> _TASK_:
Return every line from the records below with the string "cbSum".

======== DATASET CONTENT

From an optimization exercise on the open Yosys and OpenROAD flow, aimed at small area, a short achievable clock period and few clock cycles; shortcuts taken in it are not production practice.
In this exercise RTL edits were held to simulation tests only and were not proved equivalent to the original.
Power figures rest on the tool's default switching activity, not on a simulated workload.

==> flow/design.v <==
package ycc_pkg;
    typedef logic [8-1:0] pixel_t;
    typedef enum logic [1:0] {
        IDLE,
        READ,
        DRAIN
    } seqState_t;
    typedef enum logic [1:0] {
        PLANE_R,
        PLANE_G,
        PLANE_B
    } plane_t;
endpackage
`timescale 1ns/1ps
module ycbcrSequencer (
    input  logic                 clk,
    input  logic                 rst_n,
    input  logic                 enable,
    input  logic                 runDone,
    output logic [11-1:0]   sramRaddr,
    output logic                 rdActive,
    output ycc_pkg::plane_t      rdPlane
);
    localparam logic [11-1:0] lastAddr = 3 * 16 - 1;
    ycc_pkg::seqState_t state;
    always_ff @(posedge clk) begin
        if (!rst_n) begin
            state     <= ycc_pkg::IDLE;
            sramRaddr <= '0;
            rdActive  <= 1'b0;
            rdPlane   <= ycc_pkg::PLANE_R;
        end else begin
            unique case (state)
                ycc_pkg::IDLE: begin
                    if (enable) begin
                        state     <= ycc_pkg::READ;
                        sramRaddr <= '0;
                        rdActive  <= 1'b1;
                        rdPlane   <= ycc_pkg::PLANE_R;
                    end
                end
                ycc_pkg::READ: begin
                    if (sramRaddr == lastAddr) begin
                        state     <= ycc_pkg::DRAIN;
                        sramRaddr <= '0;
                        rdActive  <= 1'b0;
                        rdPlane   <= ycc_pkg::PLANE_R;
                    end else begin
                        sramRaddr <= sramRaddr + 1'b1;
                        unique case (rdPlane)
                            ycc_pkg::PLANE_R: rdPlane <= ycc_pkg::PLANE_G;
                            ycc_pkg::PLANE_G: rdPlane <= ycc_pkg::PLANE_B;
                            default: rdPlane <= ycc_pkg::PLANE_R;
                        endcase
                    end
                end
                ycc_pkg::DRAIN: begin
                    if (runDone) begin
                        state <= ycc_pkg::IDLE;
                    end
                end
                default: begin
                    state <= ycc_pkg::IDLE;
                end
            endcase
        end
    end
endmodule
`timescale 1ns/1ps
module planeAligner (
    input  logic                 clk,
    input  logic                 rst_n,
    input  logic                 rdActive,
    input  ycc_pkg::plane_t      rdPlane,
    input  logic [(8 * 8)-1:0]   dataRead,
    output logic [(8 * 8)-1:0]   rWord,
    output logic [(8 * 8)-1:0]   gWord,
    output logic [(8 * 8)-1:0]   bWord,
    output logic                 tripletValid
);
    logic   activeD;
    ycc_pkg::plane_t planeD;
    logic [(8 * 8)-1:0] rHold;
    logic [(8 * 8)-1:0] gHold;
    always_ff @(posedge clk) begin
        if (!rst_n) begin
            activeD      <= 1'b0;
            planeD       <= ycc_pkg::PLANE_R;
            tripletValid <= 1'b0;
        end else begin
            activeD      <= rdActive;
            planeD       <= rdPlane;
            tripletValid <= activeD && (planeD == ycc_pkg::PLANE_B);
        end
    end
    always_ff @(posedge clk) begin
        if (activeD) begin
            unique case (planeD)
                ycc_pkg::PLANE_R: rHold <= dataRead;
                ycc_pkg::PLANE_G: gHold <= dataRead;
                default: begin
                    rWord <= rHold;
                    gWord <= gHold;
                    bWord <= dataRead;
                end
            endcase
        end
    end
endmodule
`timescale 1ns/1ps
module pixelConverter (
    input  logic              clk,
    input  ycc_pkg::pixel_t   r,
    input  ycc_pkg::pixel_t   g,
    input  ycc_pkg::pixel_t   b,
    output ycc_pkg::pixel_t   y,
    output ycc_pkg::pixel_t   cb,
    output ycc_pkg::pixel_t   cr
);
    logic signed [8:0] rS;
    logic signed [8:0] gS;
    logic signed [8:0] bS;
    logic signed [17:0] yR, yG, yB;
    logic signed [17:0] cbR, cbG, cbB;
    logic signed [17:0] crR, crG, crB;
    logic signed [17:0] ySum;
    logic signed [17:0] cbSum;
    logic signed [17:0] crSum;
    logic signed [17:0] yFull;
    logic signed [17:0] cbFull;
    logic signed [17:0] crFull;
    assign rS = $signed({1'b0, r});
    assign gS = $signed({1'b0, g});
    assign bS = $signed({1'b0, b});
    always_ff @(posedge clk) begin
        yR  <= 18'sd66 * rS;
        yG  <= 18'sd129 * gS;
        yB  <= 18'sd25 * bS;
        cbR <= -18'sd38 * rS;
        cbG <= -18'sd74 * gS;
        cbB <= 18'sd112 * bS;
        crR <= 18'sd112 * rS;
        crG <= -18'sd94 * gS;
        crB <= -18'sd18 * bS;
    end
    always_ff @(posedge clk) begin
        ySum  <= yR + yG + yB + 18'sd128;
        cbSum <= cbR + cbG + cbB + 18'sd128;
        crSum <= crR + crG + crB + 18'sd128;
    end
    assign yFull  = (ySum >>> 8) + 18'sd16;
    assign cbFull = (cbSum >>> 8) + 18'sd128;
    assign crFull = (crSum >>> 8) + 18'sd128;
    always_ff @(posedge clk) begin
        y  <= yFull[8-1:0];
        cb <= cbFull[8-1:0];
        cr <= crFull[8-1:0];
    end
endmodule
`timescale 1ns/1ps
module convArray (
    input  logic                 clk,
    input  logic                 rst_n,
    input  logic                 tripletValid,
    input  logic [(8 * 8)-1:0]   rWord,
    input  logic [(8 * 8)-1:0]   gWord,
    input  logic [(8 * 8)-1:0]   bWord,
    output logic [(8 * 8)-1:0]   yWord,
    output logic [(8 * 8)-1:0]   cbWord,
    output logic [(8 * 8)-1:0]   crWord,
    output logic                 yccValid
);
    logic [3-1:0] validPipe;
    for (genvar i = 0; i < 8; i++) begin : gLane
        pixelConverter uConv (
            .clk (clk),
            .r   (rWord[i*8 +: 8]),
            .g   (gWord[i*8 +: 8]),
            .b   (bWord[i*8 +: 8]),
            .y   (yWord[i*8 +: 8]),
            .cb  (cbWord[i*8 +: 8]),
            .cr  (crWord[i*8 +: 8])
        );
    end
    always_ff @(posedge clk) begin
        if (!rst_n) begin
            validPipe <= '0;
        end else begin
            validPipe <= {validPipe[3-2:0], tripletValid};
        end
    end
    assign yccValid = validPipe[3-1];
endmodule
`timescale 1ns/1ps
module componentSerializer (
    input  logic                 clk,
    input  logic                 rst_n,
    input  logic                 yccValid,
    input  logic [(8 * 8)-1:0]   yWord,
    input  logic [(8 * 8)-1:0]   cbWord,
    input  logic [(8 * 8)-1:0]   crWord,
    output logic [(8 * 8)-1:0]   dataWrite,
    output logic [11-1:0]   sramWaddr,
    output logic                 wen,
    output logic                 valid,
    output logic                 runDone
);
    localparam logic [11-1:0] lastAddr = 3 * 16 - 1;
    ycc_pkg::plane_t phase;
    logic [(8 * 8)-1:0] cbHold;
    logic [(8 * 8)-1:0] crHold;
    always_ff @(posedge clk) begin
        if (!rst_n) begin
            phase     <= ycc_pkg::PLANE_R;
            wen       <= 1'b1;
            sramWaddr <= '0;
            valid     <= 1'b0;
        end else begin
            valid <= 1'b0;
            if (!wen) begin
                if (sramWaddr == lastAddr) begin
                    sramWaddr <= '0;
                    valid     <= 1'b1;
                end else begin
                    sramWaddr <= sramWaddr + 1'b1;
                end
            end
            unique case (phase)
                ycc_pkg::PLANE_G: begin
                    wen   <= 1'b0;
                    phase <= ycc_pkg::PLANE_B;
                end
                ycc_pkg::PLANE_B: begin
                    wen   <= 1'b0;
                    phase <= ycc_pkg::PLANE_R;
                end
                default: begin
                    wen <= !yccValid;
                    if (yccValid) begin
                        phase <= ycc_pkg::PLANE_G;
                    end
                end
            endcase
        end
    end
    always_ff @(posedge clk) begin
        if (yccValid) begin
            cbHold <= cbWord;
            crHold <= crWord;
        end
        unique case (phase)
            ycc_pkg::PLANE_G: dataWrite <= cbHold;
            ycc_pkg::PLANE_B: dataWrite <= crHold;
            default: dataWrite <= yWord;
        endcase
    end
    assign runDone = valid;
endmodule
`timescale 1ns/1ps
module ycbcrBlockTop (
    input  logic                 clk,
    input  logic                 rst_n,
    input  logic                 enable,
    input  logic [(8 * 8)-1:0]   dataRead,
    output logic [11-1:0]   sramRaddr,
    output logic [11-1:0]   sramWaddr,
    output logic [(8 * 8)-1:0]   dataWrite,
    output logic                 wen,
    output logic                 valid
);
    logic   rdActive;
    ycc_pkg::plane_t rdPlane;
    logic [(8 * 8)-1:0] rWord;
    logic [(8 * 8)-1:0] gWord;
    logic [(8 * 8)-1:0] bWord;
    logic               tripletValid;
    logic [(8 * 8)-1:0] yWord;
    logic [(8 * 8)-1:0] cbWord;
    logic [(8 * 8)-1:0] crWord;
    logic               yccValid;
    logic runDone;
    ycbcrSequencer uSeq (
        .clk       (clk),
        .rst_n     (rst_n),
        .enable    (enable),
        .runDone   (runDone),
        .sramRaddr (sramRaddr),
        .rdActive  (rdActive),
        .rdPlane   (rdPlane)
    );
    planeAligner uAlign (
        .clk          (clk),
        .rst_n        (rst_n),
        .rdActive     (rdActive),
        .rdPlane      (rdPlane),
        .dataRead     (dataRead),
        .rWord        (rWord),
        .gWord        (gWord),
        .bWord        (bWord),
        .tripletValid (tripletValid)
    );
    convArray uConv (
        .clk          (clk),
        .rst_n        (rst_n),
        .tripletValid (tripletValid),
        .rWord        (rWord),
        .gWord        (gWord),
        .bWord        (bWord),
        .yWord        (yWord),
        .cbWord       (cbWord),
        .crWord       (crWord),
        .yccValid     (yccValid)
    );
    componentSerializer uSer (
        .clk       (clk),
        .rst_n     (rst_n),
        .yccValid  (yccValid),
        .yWord     (yWord),
        .cbWord    (cbWord),
        .crWord    (crWord),
        .dataWrite (dataWrite),
        .sramWaddr (sramWaddr),
        .wen       (wen),
        .valid     (valid),
        .runDone   (runDone)
    );
endmodule
==> flow/run.sh <==
#!/bin/bash
# synth_recipe.tcl (not shown) runs the flow's synth.tcl, then flattens the netlist and writes it again
# the make line also repeats each setting of config.mk as NAME=value (left out here)
make -C /OpenROAD-flow-scripts/flow DESIGN_CONFIG=/design/flow/config.mk WORK_HOME=/design/flow/orfs CLKGATE_MAP_FILE= SYNTH_SCRIPT=/design/flow/synth_recipe.tcl finish
==> flow/config.mk <==
export PLATFORM = sky130hd
export DESIGN_NAME = ycbcrBlockTop
export DESIGN_NICKNAME = ycbcrBlockTop
export VERILOG_FILES = /design/flow/design.v
export SDC_FILE = /design/flow/constraint.sdc
export NUM_CORES = 4
export LEC_CHECK = 0
export CAP_MARGIN = 20
export CORE_MARGIN = 2
export CORE_UTILIZATION = 40
export SLEW_MARGIN = 20
==> flow/constraint.sdc <==
create_clock -name core_clock -period 5.0 [get_ports {clk}]
set_input_delay 1.0000 -clock core_clock [delete_from_list [all_inputs] [get_ports {clk}]]
set_output_delay 1.0000 -clock core_clock [all_outputs]
set_load 0.01 [all_outputs]
==> results.yml <==
synth:
  syn_inst: 9018
  synth.distinct_cells: 74
  async_reset_ff_share_pct: 0
  synth_warnings: 5
  syn-num-nets: 12000
  synth_ff_type: "dfxtp_1"
  ys_seq_area_share_pct: 38.5
  post-synth-top-area-cell: "dfxtp_1"
  avgSynthCellArea_um2: 11.9
  synth-seq-cells: 1838
  synth_top_area_share_pct: 25.9
  synth_edf_count: 448
  synthTopCellsByArea: "dfxtp_1 (26%), ha_1 (25%), fa_1 (14%)"
  synth_area_mm2: 0.107
clock_network:
  clk_pin_slew_ps: 60
  postCtsSetupBuffers: 0
  cts_buffers: 202
  cts_resized: 0
  cts_buffer_depth: 3
  htreeDepth: 4
  holdBufCountCts: 0
  cts.sinks: 1838
  cts_tree: "yes"
  clk_latency_ps: 840
  root_buffer: "clkbuf_16"
drt:
  drt_wl_total_um: 237000
  drc: 0
  first_pass_iters: 6
  drt_iter0_drc: 2501
  vias: 63200
  drtAntennaViolNets: 0
  wl_per_cell_um: 18.0
  vias_per_cell: 4.81
placement:
  gp_congestion: 0.858
  dpl.hpwl_um: 190000
  io_buffers: 154
grt:
  grt_pass1_wl_um: 375000
  antenna_found_initial: 30
  grt_start_max_net_pins: 113
  grt-busiest-layer: "met2"
  grt_pass1_vias: 67800
  grt_util_met1_pct: 23.4
  gr-usage-met2_pct: 30.0
  grtUsageMet3_pct: 2.49
  grt_overflow: 0
  grt_usage_pct: 17.6
run_status:
  run_status: "finished clean"
timing:
  finalSetupTns_ps: 0
  report.final.slew_viol_count: 0
  finalCriticalPeriod_ps: 4490
  timing.final.crit_share_pct: 89.8
  final_hold_viol_count: 0
  setup_viol: 0
  slew_headroom_pct: 38.8
  finClkSkew_ps: 53.5
  fmax_mhz: 223
  tightest_slew_ps: 908
  rsz0062_at_grt: "false"
power_and_ir_drop:
  switching_share_pct: 24.6
  p_leak_uw: 0.0573
  internal-power_uw: 27200
  ir_drop_uv: 323
  comb_power_share_pct: 9.6
  power_uw: 36100
  p_clk_share_pct: 44.1
  power.switching_uw: 8880
  power_density_mw_per_mm2: 298
  seqPwrFrac_pct: 46.4
floorplan:
  initial_core_util_pct: 40.1
  num_io_pins: 155
  die_area_mm2: 0.273
  row_count: 190
  fp.dieH_um: 522
  coreArea_mm2: 0.267
  die_w_um: 522
min_path:
  hold_path.class: "register to register"
finish:
  syn_to_final_growth_pct: 12.7
  drive_gt1_share_pct: 4.46
  final_core_util_pct: 45.2
  fin_nets: 12400
run:
  cap_violations: 0
worst_setup_path:
  crit_fanout: 9
  crit_type: "register to register"
  end_kind: "register"
  critPathRequiredTime_ps: 5690
  cp_data_arrival_time_ps: 5170
  start_kind: "register"
through the flow:
stage                     instance area, um2  std cells  hold WS (ps)  setup slack, ps
after floorplan                       107000       9018           310              588
after global placement                114000      12800           310              551
after detailed placement              114000      12800           312              524
after CTS                             121000      13100           300              489
after global routing                  121000      13100           310              198
final                                 121000      13100           299              511
layout by cell type (no fill, tap or decap), types with 32 or more instances in the layout:
cell type        synthesis  final
nor2_1                 267    267
a22oi_1                 67     67
o21ai_0                292    292
dfxtp_1               1390   1389
clkdlybuf4s50_1          0    154
a21oi_1                401    401
and3_1                  43     43
xor2_1                 227    227
nand2b_1                43     43
a21o_1                 160    160
clkbuf_16                0    211
ha_1                  2164   2162
inv_1                 1330   1330
nor2b_1                 53     53
clkinv_2                 0     32
xnor2_1                458    458
clkbuf_1                26     33
edfxtp_1               448    448
o21a_1                  57     57
o21bai_1                74     74
nand3_1                 76     76
buf_4                    0     55
nand2_1                242    242
fa_1                   768    768
nor3_1                  67     67
cell type report:
class	instances	area [um2]
sequential	1838	41300
clock buffer	273	5800
timing repair buffer	212	2010
clock inverter	112	1460
multi-input combinational	5818	61000
antenna	2	5.00
tap	3552	4440
fill	24300	146000
inverter	1330	4990
synth_stat cells, drive strengths merged, types with 9 or more instances:
| master | n |
|---|---|
| ha | 2164 |
| dfxtp | 1390 |
| inv | 1330 |
| fa | 768 |
| xnor2 | 458 |
| edfxtp | 448 |
| a21oi | 401 |
| o21ai | 295 |
| nor2 | 267 |
| nand2 | 242 |
| xor2 | 227 |
| a21o | 160 |
| nand3 | 76 |
| o21bai | 74 |
| a22oi | 67 |
| nor3 | 67 |
| o21a | 57 |
| nor2b | 53 |
| and3 | 43 |
| nand2b | 43 |
| a21boi | 27 |
| a31oi | 27 |
| clkbuf | 26 |
| nor4 | 25 |
| nand4 | 23 |
| and2 | 22 |
| or4 | 18 |
| a2111oi | 17 |
| o311ai | 16 |
| nor3b | 15 |
| o31a | 15 |
| a211oi | 12 |
| and4 | 12 |
| or3 | 11 |
| o311a | 10 |
| a211o | 9 |
| mux2i | 9 |
| nand3b | 9 |
| o41ai | 9 |
final timing paths:
kind	from	endpoint	slack (ps)	cells past startpoint
worst max register to register	uAlign.rWord[28]	uConv.gLane[3].uConv.cbR[15]	510	14
worst max-delay path	uAlign.rWord[28]	uConv.gLane[3].uConv.cbR[15]	510	14
worst min register to register	uConv.gLane[4].uConv.crSum[13]	uConv.gLane[4].uConv.cr[5]	300	0
worst min-delay path	uConv.gLane[4].uConv.crSum[13]	uConv.gLane[4].uConv.cr[5]	300	0
state kept, by name, summed over array words and instances (netlist names), 80 cells and up:
register,flops
uConv.gLane.uConv.yG,128
uConv.gLane.uConv.cbR,120
uConv.gLane.uConv.cbG,112
uConv.gLane.uConv.yB,104
uConv.gLane.uConv.crB,96
uConv.gLane.uConv.yR,96
uConv.gLane.uConv.crG,88
uConv.gLane.uConv.cbB,80
uConv.gLane.uConv.crR,80
routing by layer:
layer | share of wire (%) | vias up
met5 | 0.033 | -
met2 | 48 | 776
met3 | 3.4 | 363
met1 | 46 | 30700
li1 | - | 31300
met4 | 2.6 | 12
worst max-delay path: stages, from the launching register on:
cell	delay, ps
edfxtp_1	690
inv_1	100
ha_1	310
inv_1	120
fa_1	450
fa_1	490
ha_1	330
ha_1	300
a21o_1	150
a21oi_1	220
o21bai_1	90
a21oi_1	240
o21ai_0	210
mux2i_1	150
a2111oi_0	460
cells by family (layout without fill, tap and decap cells):
family,Yosys count,count (layout),synth area share [%]
AO/OA/AOI/OAI,1240,1240,7.23
XOR/XNOR,685,685,5.59
adder cells (fa/ha/maj),2932,2932,39.5
buffers and inverters,1362,1927,4.76
flip-flops,1838,1838,38.5
multiplexers,11,11,0.105
other,0,2,0
AND/OR/NAND/NOR,950,950,4.32
power by group through the flow:
| stage | Clock (uW) | Combinational, uW | Sequential (uW) |
|---|---|---|---|
| 2_1_floorplan | 0 | 1770 | 17000 |
| 3_3_place_gp | 0 | 3510 | 17100 |
| 3_5_place_dp | 0 | 3540 | 17100 |
| 4_1_cts | 16400 | 3570 | 16800 |
| 5_1_grt | 17000 | 3870 | 16800 |
| 6_report | 15900 | 3460 | 16700 |
Testbench counts, summed over its fixed seeds: cycles 2,784.

separate check: timing with driven ports:
The results above use ideal ports. As a check the final layout listed here was re-extracted and re-timed, cells and wires unchanged.
Step 1 (the two cells are an assumption about what drives the block):
set clk [get_ports {clk}]
set_driving_cell -lib_cell sky130_fd_sc_hd__clkbuf_16 $clk
set_driving_cell -lib_cell sky130_fd_sc_hd__buf_2 [delete_from_list [all_inputs] $clk]
Step 2 also shifts input and output timing later by t, the mid clock arrival at the registers, as if the neighbouring blocks saw the same clock.
Slacks: no drivers / after step 1 / after step 2; pairs: no drivers / after step 1.
shift t [ns]: 0.908
setup WS [ns]: 0.511 / 0.511 / 0.511
worst slew at a driven data input, ns: 0.13
After both steps this run still meets setup and hold. For this run, drivers alone change the setup slack by 0.000 ns; drivers and shift together by 0.000 ns.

================

> _ANSWER TO THE PROBLEM_:
    logic signed [17:0] cbSum;
        cbSum <= cbR + cbG + cbB + 18'sd128;
    assign cbFull = (cbSum >>> 8) + 18'sd128;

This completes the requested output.